Isik N., ARMAN A. , Canturk I. A. , Gurkan A. C. , Candan F., Aktan S., ...Daha Fazla

INTERNATIONAL JOURNAL OF NEUROSCIENCE, cilt.123, sa.10, ss.711-718, 2013 (SCI İndekslerine Giren Dergi) identifier identifier identifier

  • Cilt numarası: 123 Konu: 10
  • Basım Tarihi: 2013
  • Doi Numarası: 10.3109/00207454.2013.795563
  • Dergi Adı: INTERNATIONAL JOURNAL OF NEUROSCIENCE
  • Sayfa Sayıları: ss.711-718

Özet

Background: Multiple Sclerosis (MS) is a neurodegenerative disease. It involves inflammation and demyelination. Since cytokines play an important role in the development of MS, genes encoding cytokines such as the Interleukin (IL)-1 family are candidate genes for MS susceptibility. Objective: To determine the relationship between IL-1 gene family and MS in the Turkish population. Methods: A total of 409 MS patients and 256 healthy controls were included in the study.
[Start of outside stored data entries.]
--- src/rtl/seg7_scan_driver_if.sv ---
// Load handshake between the value producer and the
// seven-segment scan driver.
interface seg7_scan_driver_if;
  logic        load_valid;
  logic        load_ready;
  logic [15:0] load_data;
  logic [3:0]  load_dp;

  modport master (
    output load_valid,
    output load_data,
    output load_dp,
    input  load_ready
  );

  modport slave (
    input  load_valid,
    input  load_data,
    input  load_dp,
    output load_ready
  );
endinterface

--- src/rtl/seg7_scan_driver.sv ---
// Four-digit common-anode hex display scanner with a
// one-entry pending buffer swapped in at frame boundaries.
module seg7_scan_driver #(
  parameter int REFRESH_DIV = 100000
) (
  input  logic                clk,
  input  logic                reset,
  seg7_scan_driver_if.slave   ld,
  input  logic                blank_lz,
  output logic [3:0]          anode,
  output logic [7:0]          catode,
  output logic                frame_tick
);

  localparam int PW =
    (REFRESH_DIV > 1) ? $clog2(REFRESH_DIV) : 1;
  localparam logic [PW-1:0] LAST = PW'(REFRESH_DIV - 1);

  logic [PW-1:0] presc_q, presc_d;
  logic [1:0]    idx_q, idx_d;
  logic [15:0]   shown_q, shown_d;
  logic [3:0]    sdp_q, sdp_d;
  logic [15:0]   pend_q, pend_d;
  logic [3:0]    pdp_q, pdp_d;
  logic          full_q, full_d;
  logic [3:0]    anode_q, anode_d;
  logic [7:0]    catode_q, catode_d;
  logic          tick, wrap, xfer, accept;

  function automatic logic [6:0] seg(input logic [3:0] n);
    logic [6:0] s;
    unique case (n)
      4'h0: s = 7'h40;
      4'h1: s = 7'h79;
      4'h2: s = 7'h24;
      4'h3: s = 7'h30;
      4'h4: s = 7'h19;
      4'h5: s = 7'h12;
      4'h6: s = 7'h02;
      4'h7: s = 7'h78;
      4'h8: s = 7'h00;
      4'h9: s = 7'h10;
      4'hA: s = 7'h08;
      4'hB: s = 7'h03;
      4'hC: s = 7'h46;
      4'hD: s = 7'h21;
      4'hE: s = 7'h06;
      4'hF: s = 7'h0E;
    endcase
    return s;
  endfunction

  function automatic logic [7:0] render(
    input logic [15:0] v,
    input logic [3:0]  dp,
    input logic [1:0]  k,
    input logic        blz
  );
    logic       zhi;
    logic [3:0] nib;
    nib = v[{k, 2'b00} +: 4];
    unique case (k)
      2'd0: zhi = 1'b0;
      2'd1: zhi = (v[15:4] == 12'h000);
      2'd2: zhi = (v[15:8] == 8'h00);
      2'd3: zhi = (v[15:12] == 4'h0);
    endcase
    return {~dp[k], (blz && zhi) ? 7'h7F : seg(nib)};
  endfunction

  always_comb begin
    tick   = (presc_q == LAST);
    wrap   = tick && (idx_q == 2'd3);
    xfer   = wrap && full_q;
    accept = ld.load_valid && !full_q;

    presc_d  = tick ? '0 : presc_q + 1'b1;
    idx_d    = tick ? idx_q + 2'd1 : idx_q;
    shown_d  = xfer ? pend_q : shown_q;
    sdp_d    = xfer ? pdp_q : sdp_q;
    pend_d   = accept ? ld.load_data : pend_q;
    pdp_d    = accept ? ld.load_dp : pdp_q;
    full_d   = accept ? 1'b1 : (xfer ? 1'b0 : full_q);
    anode_d  = anode_q;
    catode_d = catode_q;

    // Render from the post-swap value so digit 0 of a
    // new frame already shows the transferred data.
    if (tick) begin
      anode_d  = ~(4'b0001 << idx_d);
      catode_d = render(shown_d, sdp_d, idx_d, blank_lz);
    end
  end

  always_ff @(posedge clk or negedge reset) begin
    if (!reset) begin
      presc_q  <= '0;
      idx_q    <= 2'd0;
      shown_q  <= 16'h0000;
      sdp_q    <= 4'h0;
      pend_q   <= 16'h0000;
      pdp_q    <= 4'h0;
      full_q   <= 1'b0;
      anode_q  <= 4'hF;
      catode_q <= 8'hFF;
    end else begin
      presc_q  <= presc_d;
      idx_q    <= idx_d;
      shown_q  <= shown_d;
      sdp_q    <= sdp_d;
      pend_q   <= pend_d;
      pdp_q    <= pdp_d;
      full_q   <= full_d;
      anode_q  <= anode_d;
      catode_q <= catode_d;
    end
  end

  assign ld.load_ready = ~full_q;
  assign anode         = anode_q;
  assign catode        = catode_q;
  assign frame_tick    = wrap;

endmodule
--- src/flat_wrapper.sv ---
// flat-port wrapper written by rule: the top's interface ports become plain ports
module seg7_scan_driver_flat 
#(
  parameter int REFRESH_DIV = 100000
)
  (clk, reset, blank_lz, anode, catode, frame_tick, ld_load_valid, ld_load_data, ld_load_dp, ld_load_ready);
  seg7_scan_driver_if ld_i ();
  input  logic clk;
  input  logic reset;
  input  logic blank_lz;
  output logic [3:0] anode;
  output logic [7:0] catode;
  output logic frame_tick;
  input wire logic [$bits(ld_i.load_valid)-1:0] ld_load_valid;
  input wire logic [$bits(ld_i.load_data)-1:0] ld_load_data;
  input wire logic [$bits(ld_i.load_dp)-1:0] ld_load_dp;
  output wire logic [$bits(ld_i.load_ready)-1:0] ld_load_ready;
  assign ld_i.load_valid = ld_load_valid;
  assign ld_i.load_data = ld_load_data;
  assign ld_i.load_dp = ld_load_dp;
  assign ld_load_ready = ld_i.load_ready;
  seg7_scan_driver #(.REFRESH_DIV(REFRESH_DIV)) u_core (.clk(clk), .reset(reset), .ld(ld_i), .blank_lz(blank_lz), .anode(anode), .catode(catode), .frame_tick(frame_tick));
endmodule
IL-1A -889 (rs1800587), IL-1 RN variable number tandom repeat (VNTR), IL-1B -511 (rs 16944) and IL-1B +3953 (rs 1143634) polymorphisms were investigated from the genomic DNA, obtained via blood samples. Results: No association was found between IL-1A and IL-1RN polymorphisms and susceptibility to MS. However, we have found significantly decreased frequency of IL-1B -511 genotype (p = 0.004) in MS patients compared to controls. In addition, there was a significant association between IL-1B -511 (1/2) genotype and early onset MS (EOMS) (p = 0.0001). Conclusions: Individuals with the 2/2 genotype of IL-1B -511 have significantly decreased incidence of MS, suggesting a protective role for this genotype in the Turkish population. Additionally, IL-1B -511(1/2) genotype was determined as a possible risk factor for EOMS.